A seaman is entitled to attorney's fees in a maintenance action where the employer has been "callous" or "recalcitrant." Incandela, 659 F.2d 11 at 15 (citing Vaughan v. Atkinson, 369 U.S. 527, 530-31 (1962)). Here, Diggs seeks such an award. The Second Circuit has noted that "[o]rdinarily, the issue of callousness is for the jury, whereas the amount to be awarded is better left fo be determined by the court." Id. (citations omitted). The basis for the attorney's fees award is, like the law on the amount of maintenance, "far from crystal clear." Fourteen years after the Second Circuit issued its decision in Incandela, the Fifth Circuit considered whether Vaughan intended the attorney's fee award to be punitive or compensatory, and noted that seven Supreme Court decisions subsequent to Vaughan treated that decision as "supporting an exception to the 'American Rule' that litigants generally must bear their own costs," and noted that in the "1967 Meir Brewing case, the [Supreme] Court read Vaughan as establishing a compensatory basis for fee-shifting." Guevara v. Maritime Overseas Corp., 59 F.3d 1496, 1501-02 (5th Cir. 1995)(citing Fleischman Distilling Corp. v Maier Brewing Co., 386 U.S. 714 (1967)). Since Maier Brewing, Guevara found, "Vaughan has come to stand for the proposition that attorney's fees can be awarded to a prevailing party when his opponent has engaged in bad-faith conduct during litigation," thus creating a question of whether conduct outside the litigation conduct could be considered. Id. at 1502 (emphasis added) (citations omitted). Ultimately, the Fifth Circuit noted, all it could "confidently say about Vaughan is that it entitles an injured seaman to recover attorney's fees -- perhaps as part of compensatory damages -- when his employer willfully fails to pay maintenance and cure."

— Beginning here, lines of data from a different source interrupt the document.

==> run a: inputs <==
==> flow/design.v <==
module AudDSP (
    input i_rst_n,
    input i_clk,
    input i_start,  
    input i_pause,  
    input [2:0] i_speed,
    input i_is_slow,
    input i_slow_mode,
    input i_daclrck,                
    input signed [15:0] i_sram_data,
    input [19:0] i_sram_stop_addr,  
    output signed [15:0] o_dac_data,
    output o_en,                    
    output o_is_pause,
    output [19:0] o_sram_addr
);
    localparam S_IDLE = 0;
    localparam S_PAUSE = 1;
    localparam S_PLAY = 2;
    localparam S_EMPTY = 3;
    reg [2:0] state_r, state_w;
    reg is_pause_r, is_pause_w;
    reg is_slow_r, is_slow_w;
    reg slow_mode_r, slow_mode_w;
    reg [2:0] speed_r, speed_w;
    reg [3:0] slow_counter_r, slow_counter_w;
    reg [1:0] get_data_counter_r, get_data_counter_w;
    reg [19:0] addr_r, addr_w;
    reg signed [15:0] sram_data_r, sram_data_w, sram_data_next_r, sram_data_next_w;
    reg [15:0] o_data_r, o_data_w;
    assign o_en = !i_daclrck;
    assign o_dac_data = o_data_r;
    assign o_sram_addr = addr_r;
    assign o_is_pause = is_pause_r;
    always @(*) begin
        state_w = state_r;
        case(state_r)
            S_IDLE: begin
                if(i_start)         state_w = S_PAUSE;
                else                state_w = S_IDLE;
            end
            S_PAUSE: begin
                if(!is_pause_r)     state_w = S_PLAY;
                else                state_w = S_PAUSE;
            end
            S_PLAY: begin
                if(is_pause_r)      state_w = S_PAUSE;
                else begin
                    if(!i_daclrck)  state_w = S_EMPTY;
                    else            state_w = S_PLAY;
                end
            end
            S_EMPTY: begin
                if(is_pause_r)      state_w = S_PAUSE;
                else begin
                    if(!i_daclrck)  state_w = S_EMPTY;
                    else            state_w = S_PLAY;
                end
            end
        endcase
    end
    always @(*) begin
        slow_counter_w = slow_counter_r;
        case(state_r)
            S_IDLE:     slow_counter_w = 0;
            S_PAUSE:    slow_counter_w = 0;
            S_PLAY: begin
                if(is_slow_r && !is_pause_r && i_daclrck) begin
                    if(slow_counter_r == speed_r)   slow_counter_w = 0;
                    else                            slow_counter_w = slow_counter_r + 1;
                end
            end
        endcase
    end
    always @(*) begin
        get_data_counter_w = get_data_counter_r;
        case(state_r)
            S_IDLE:     get_data_counter_w = 0;
            S_PAUSE:    get_data_counter_w = 0;
            S_PLAY: begin
                if(get_data_counter_r < 3)  get_data_counter_w = get_data_counter_r + 1;
            end
            S_EMPTY:    get_data_counter_w = 0;
        endcase
    end
    always @(*) begin
        is_pause_w = is_pause_r;
        case(state_r)
            S_IDLE:                 is_pause_w = 1;
            S_PAUSE: if(i_pause)    is_pause_w = 0;
            S_PLAY:  if(i_pause)    is_pause_w = 1;
            S_EMPTY: if(i_pause)    is_pause_w = 1;
        endcase
    end
    always @(*) begin
        is_slow_w = is_slow_r;
        slow_mode_w = slow_mode_r;
        speed_w = speed_r;
        case(state_r)
            S_IDLE: begin
                is_slow_w = 0;
                slow_mode_w = 0;
                speed_w = 0;
            end
            S_PAUSE: begin
                is_slow_w = i_is_slow;
                slow_mode_w = i_slow_mode;
                speed_w = i_speed;
            end
            S_PLAY: begin
                is_slow_w = is_slow_r;
                slow_mode_w = slow_mode_r;
                speed_w = speed_r;
            end
            S_EMPTY: begin
                is_slow_w = i_is_slow;
                slow_mode_w = i_slow_mode;
                speed_w = i_speed;
            end
        endcase
    end
    reg [20:0] temp_addr;      
    always @(*) begin
        addr_w = addr_r;
        temp_addr = addr_r;
        case(state_r)
            S_IDLE:     temp_addr = 0;
            S_PLAY: begin
                if(get_data_counter_r == 0) begin
                    if(is_slow_r) begin
                        if(slow_counter_r == 0)     temp_addr = addr_r + 1;
                    end
                    else                            temp_addr = addr_r + speed_r + 1;
                end
            end
        endcase
        if(temp_addr > i_sram_stop_addr)    addr_w = 0;
        else                                addr_w = temp_addr;
    end
    always @(*) begin
        sram_data_w = sram_data_r;
        sram_data_next_w = sram_data_next_r;
        case(state_r)
            S_IDLE: begin
                sram_data_w = 0;
                sram_data_next_w = 0;
            end
            S_PAUSE: begin
                sram_data_next_w = i_sram_data;
            end
            S_PLAY: begin
                if(get_data_counter_r == 2) begin
                    if(is_slow_r)begin           
                        if(slow_counter_r == 0) begin
                            sram_data_w = sram_data_next_r;
                            sram_data_next_w = i_sram_data;
                        end
                    end
                    else begin                   
                        sram_data_w = sram_data_next_r;
                        sram_data_next_w = i_sram_data;
                    end
                end
            end
        endcase
    end
    reg signed [16:0] diff;
    reg signed [20:0] diff_counter_prod;
    reg signed [20:0] diff_counter_prod_div_speed;
    always @(*) begin
        o_data_w = o_data_r;
        diff = 0;
        diff_counter_prod = 0;
        diff_counter_prod_div_speed = 0;
        case(state_r)
            S_IDLE: o_data_w = 0;
            S_PLAY: begin
                if(get_data_counter_r == 3) begin
                    if(is_slow_r) begin
                        if(slow_mode_r) begin
                            diff = $signed(sram_data_next_r) - $signed(sram_data_r);
                            diff_counter_prod = $signed(diff) * $signed({1'b0, slow_counter_r});
                            diff_counter_prod_div_speed = $signed($signed(diff_counter_prod) / $signed({1'b0, speed_r + 1}));
                            o_data_w = $signed($signed(sram_data_r) + $signed(diff_counter_prod_div_speed));
                        end
                        else o_data_w = sram_data_r;
                    end
                    else o_data_w = sram_data_r;
                end
            end
        endcase
    end
    always_ff @(posedge i_clk or negedge i_rst_n) begin
        if(!i_rst_n) begin
            state_r <= S_IDLE;
            is_pause_r <= 1;
            addr_r <= 0;
            speed_r <= 0;
            o_data_r <= 0;
            is_slow_r <= 0;
            slow_mode_r <= 0;
            sram_data_r <= 0;
            slow_counter_r <= 0;
            sram_data_next_r <= 0;
            get_data_counter_r <= 0;
        end
        else begin
            state_r <= state_w;
            is_pause_r <= is_pause_w;
            addr_r <= addr_w;
            speed_r <= i_speed;
            o_data_r <= o_data_w;
            is_slow_r <= i_is_slow;
            slow_mode_r <= i_slow_mode;
            sram_data_r <= sram_data_w;
            slow_counter_r <= slow_counter_w;
            sram_data_next_r <= sram_data_next_w;
            get_data_counter_r <= get_data_counter_w;
        end
    end
endmodule
==> flow/run.sh <==
#!/bin/bash
# the make line also repeats each setting of config.mk as NAME=value (left out here)
make -C /OpenROAD-flow-scripts/flow DESIGN_CONFIG=/design/flow/config.mk WORK_HOME=/design/flow/orfs CLKGATE_MAP_FILE= finish
==> flow/config.mk <==
export PLATFORM = sky130hd
export DESIGN_NAME = AudDSP
export DESIGN_NICKNAME = AudDSP
export VERILOG_FILES = /design/flow/design.v
export SDC_FILE = /design/flow/constraint.sdc
export NUM_CORES = 4
export LEC_CHECK = 0
export CAP_MARGIN = 0
export CORE_MARGIN = 2
export CORE_UTILIZATION = 69
export CTS_CLUSTER_DIAMETER = 351
export CTS_CLUSTER_SIZE = 31
export GPL_TIMING_DRIVEN = 0
export PLACE_DENSITY = 0.45
export SETUP_SLACK_MARGIN = -0.16
export SLEW_MARGIN = 20
==> flow/constraint.sdc <==
create_clock -name core_clock -period 129.0 [get_ports {i_clk}]
set_input_delay 25.8000 -clock core_clock [delete_from_list [all_inputs] [get_ports {i_clk}]]
set_output_delay 25.8000 -clock core_clock [all_outputs]
set_load 0.01 [all_outputs]
==> run b (differences from run a) <==
CAP_MARGIN = 20   (was 0)
CORE_UTILIZATION = 45   (was 69)
CTS_CLUSTER_DIAMETER = not set   (was 351)
CTS_CLUSTER_SIZE = not set   (was 31)
GPL_TIMING_DRIVEN = not set   (was 0)
PLACE_DENSITY = not set   (was 0.45)
SETUP_SLACK_MARGIN = not set   (was -0.16)
==> flow/constraint.sdc (replaced) <==
create_clock -name core_clock -period 48.7 [get_ports {i_clk}]
set_input_delay 9.7400 -clock core_clock [delete_from_list [all_inputs] [get_ports {i_clk}]]
set_output_delay 9.7400 -clock core_clock [all_outputs]
set_load 0.01 [all_outputs]
==> run c (differences from run a) <==
CAP_MARGIN = 20   (was 0)
CORE_UTILIZATION = 40   (was 69)
CTS_CLUSTER_DIAMETER = not set   (was 351)
CTS_CLUSTER_SIZE = not set   (was 31)
GPL_ROUTABILITY_DRIVEN = 0   (was not set)
GPL_TIMING_DRIVEN = not set   (was 0)
PLACE_DENSITY = not set   (was 0.45)
SETUP_SLACK_MARGIN = not set   (was -0.16)
SLEW_MARGIN = 25   (was 20)
==> flow/constraint.sdc (replaced) <==
create_clock -name core_clock -period 100.0 [get_ports {i_clk}]
set_input_delay 20.0000 -clock core_clock [delete_from_list [all_inputs] [get_ports {i_clk}]]
set_output_delay 20.0000 -clock core_clock [all_outputs]
set_load 0.01 [all_outputs]
==> comparison table <==
quantity                                                                  run a        run c                       run b
RSZ-0062 raised after global routing                                         no           no                         yes
Total iterations of the first detailed-routing run                           10            5                           6
Buffers, non-clock                                                          201          103                        2194
Finished Cell Area                                                    29930 um2    29960 um2                   47560 um2
Ratio of routed vias to standard cells                                    7.309        6.170                       5.879
Number of global-route vias before repair                                 32040        27430                       38510
Outcome                                                timing/DRC/antenna clean  timing/DRC/antenna clean  complete, but fails checks
Layout check failures                                                         -            -                setup timing
Die boundary height                                                    205.2 um     268.2 um                    253.1 um
Register clock-pin slew on the reported worst setup and hold paths        60 ps        70 ps                       90 ps
Worst Min Path Start                                                o_data_r[4]  o_data_r[1]                o_data_r[10]
Violation count after the first detailed-route iteration                   4554         2846                        3411
Number of antenna repair diodes                                               1            0                           0
Net count reported at finish                                               4347         4249                        6340
Core Density at Floorplan                                                70.12%       40.57%                      45.42%
Post-layout instance count excluding filler cells                          4565         4872                        6822
Number of buffers inserted by post-CTS setup repair                           0            0                         350
Layout non-clock buf frac                                                4.846%       3.265%                      35.17%
Share of the final layout cell area in sequential cells                  7.037%       7.028%                      4.433%
Highest achievable clock rate                                       0.01070 GHz  0.01167 GHz                 0.01598 GHz

========
==> yarrow <==
RTL: the design.v shown in full above, as it stands there.
export LEC_CHECK = 0
export CAP_MARGIN = 20
export CELL_PAD_IN_SITES_GLOBAL_PLACEMENT = 1
export CORE_ASPECT_RATIO = 0.5
export CORE_MARGIN = 2
export CORE_UTILIZATION = 23
export CTS_CLUSTER_DIAMETER = 99
export CTS_CLUSTER_SIZE = 15
export HOLD_SLACK_MARGIN = 0.25
export PLACE_DENSITY = 0.89
export SLEW_MARGIN = 5
export TNS_END_PERCENT = 15
create_clock -name core_clock -period 100.0 [get_ports {i_clk}]
run.sh (not shown) runs the stock make flow with config.mk's settings and CLKGATE_MAP_FILE=.
==> indigo (differences from yarrow) <==
==> flow/config.mk (replaced) <==
export PLATFORM = sky130hd
export DESIGN_NAME = AudDSP
export DESIGN_NICKNAME = AudDSP
export VERILOG_FILES = /design/flow/design.v
export SDC_FILE = /design/flow/constraint.sdc
export NUM_CORES = 4
export LEC_CHECK = 0
export ABC_AREA = 1
export CAP_MARGIN = 20
export CORE_MARGIN = 2
export CORE_UTILIZATION = 72
export CTS_CLUSTER_DIAMETER = 248
export CTS_CLUSTER_SIZE = 96
export PLACE_DENSITY = 0.42
export SLEW_MARGIN = 20
export TNS_END_PERCENT = 15
==> flow/constraint.sdc (replaced) <==
create_clock -name core_clock -period 49.7 [get_ports {i_clk}]
set_input_delay 9.9400 -clock core_clock [delete_from_list [all_inputs] [get_ports {i_clk}]]
set_output_delay 9.9400 -clock core_clock [all_outputs]
set_load 0.01 [all_outputs]
==> nickel (differences from yarrow) <==
==> flow/config.mk (replaced) <==
export PLATFORM = sky130hd
export DESIGN_NAME = AudDSP
export DESIGN_NICKNAME = AudDSP
export VERILOG_FILES = /design/flow/design.v
export SDC_FILE = /design/flow/constraint.sdc
export NUM_CORES = 4
export LEC_CHECK = 0
export CAP_MARGIN = 20
export CORE_MARGIN = 2
export CORE_UTILIZATION = 40
export SLEW_MARGIN = 20
==> flow/constraint.sdc (replaced) <==
create_clock -name core_clock -period 87.7 [get_ports {i_clk}]
set_input_delay 17.5400 -clock core_clock [delete_from_list [all_inputs] [get_ports {i_clk}]]
set_output_delay 17.5400 -clock core_clock [all_outputs]
set_load 0.01 [all_outputs]
==> comparison <==
In yarrow the synthesized cell count is smaller than in indigo, by about 34%. Between indigo and yarrow, the lower clock skew is in yarrow (gap 0.0090 ns). The highest register-to-register slack belongs to yarrow, the lowest to indigo. Sequential share of layout area: indigo < yarrow < nickel. Against indigo, the area after synthesis of nickel is lower by about 16%.
==> figures <==
| metric | nickel | yarrow | indigo |
|---|---|---|---|
| Run status | complete, no violations | complete, no violations | complete, no violations |
| First-pass GRT wire length | 145,900 um | 140,700 um | 166,800 um |
| Met1 routing resource usage after global routing | 36.99% | 19.07% | 52.37% |
| Final Non-Filler Cells | 4,887 | 5,548 | 6,820 |
| Number of antenna violations at the first check in global routing | 1 | 0 | 0 |
| Combined area of the multi-input logic cells | 24,780 um2 | 24,680 um2 | 28,060 um2 |
| Met2 WL | 38,530 um | 38,480 um | 49,870 um |
| Placed cell count | 4,853 | 5,531 | 6,677 |
| DRT Wirelength | 89,900 um | 86,410 um | 110,600 um |
==> inputs of run a <==
==> flow/design.v <==
module  rgb_hsv(
	input                         clk,
	input                         rst,	
	input	     [7:0]            rgb_r,
	input	     [7:0]            rgb_g,
	input	     [7:0]            rgb_b,	
	output reg [8:0] 			  hsv_h, 
	output reg [7:0] 			  hsv_s, 
	output reg [7:0] 			  hsv_v  
);
reg [7:0] top; 
reg [13:0] top_60; 
reg [2:0] rgb_se;
reg [2:0] rgb_se_n; 
reg [7:0] max; 
reg [7:0] min; 
reg [7:0] max_min; 
reg [7:0] hsv_s_m;
reg [7:0] max_n;
reg [7:0] division; 
wire r_g, r_b, g_b;
assign r_g = (rgb_r > rgb_g)? 1'b1:1'b0; 
assign r_b = (rgb_r > rgb_b)? 1'b1:1'b0; 
assign g_b = (rgb_g > rgb_b)? 1'b1:1'b0; 
always @ (posedge clk or negedge rst)
begin
	if (!rst)
	begin
		max <= 8'd0;
		min <= 8'd0;
		top <= 8'd0;
		rgb_se <= 3'b010;
	end
	else 
	begin
	case ({r_g,r_b,g_b})
	3'b000:
			begin 
			max <= rgb_b;
			min <= rgb_r;
			top <= rgb_g - rgb_r; 
			rgb_se <= 3'b000;
			end
	3'b001:
			begin 
			max <= rgb_g;
			min <= rgb_r;
			top <= rgb_b - rgb_r; 
			rgb_se <= 3'b001;
			end
	3'b011:
			begin 
			max <= rgb_g;
			min <= rgb_b;
			top <= rgb_r - rgb_b; 
			rgb_se <= 3'b011;
			end
	3'b100:
			begin 
			max <= rgb_b;
			min <= rgb_g;
			top <= rgb_r - rgb_g; 
			rgb_se <= 3'b100;
			end
	3'b110:
			begin 
			max <= rgb_r;
			min <= rgb_g;
			top <= rgb_b - rgb_g; 
			rgb_se <= 3'b110;
			end
	3'b111:
			begin 
			max <= rgb_r;
			min <= rgb_b;
			top <= rgb_g - rgb_b; 
			rgb_se <= 3'b111;
			end
	default
			begin
			max <= 8'd0;
			min <= 8'd0;
			top <= 8'd0;
			rgb_se <= 3'b010;
			end
	endcase
end
end
always @ (posedge clk or negedge rst)
begin
	if (!rst)
		begin
		top_60 <= 14'd0;
		rgb_se_n <= 3'b010;
		max_min <= 8'd0;
		max_n <= 8'd0;
		end
	else
		begin
		top_60 <= {top,6'b000000} - {top,2'b00}; 
		rgb_se_n <= rgb_se;
		max_min <= max - min;
		max_n <= max;
		end
end
always @ (*)
begin
	division = (max_min > 8'd0) ? top_60 / max_min : 8'd240; 
end
always @ (posedge clk or negedge rst)
begin
	if (!rst)
		hsv_h <= 9'd0;
	else 
	begin
	case (rgb_se_n)
	3'b000:
			hsv_h <= 9'd240 - division; 
	3'b001:
			hsv_h <= 9'd120 + division; 
	3'b011:
			hsv_h <= 9'd120 - division; 
	3'b100:
			hsv_h <= 9'd240 + division; 
	3'b110:
			hsv_h <= 9'd360 - division; 
	3'b111:
			hsv_h <= division; 
	default
			hsv_h <= 9'd0;
	endcase
end
end
always @ (*)
begin
	hsv_s_m = (max_n > 8'd0)? ((max_min == max_n) ? 8'd255 : {max_min[7:0],8'b00000000} / max_n) : 8'd0;
end
always@(posedge clk or negedge rst)
begin
	if (!rst)
      hsv_s <= 8'd0;
	else
	hsv_s <= hsv_s_m;
end
always@(posedge clk or negedge rst)
begin
  if (!rst)
  hsv_v <= 8'd0;
  else
  hsv_v <= max_n;
 end
endmodule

Whatever the final interpretation of Vaughan might be, here, the court finds that, on the record before it, no determination can be made as to the defendant's callousness or recalcitrance or willfulness. Too little factual background and too little legal argument has been provided to allow for a reasonable determination. That determination may ultimately be made by a jury or on a future, better supported motion, but it cannot be made now.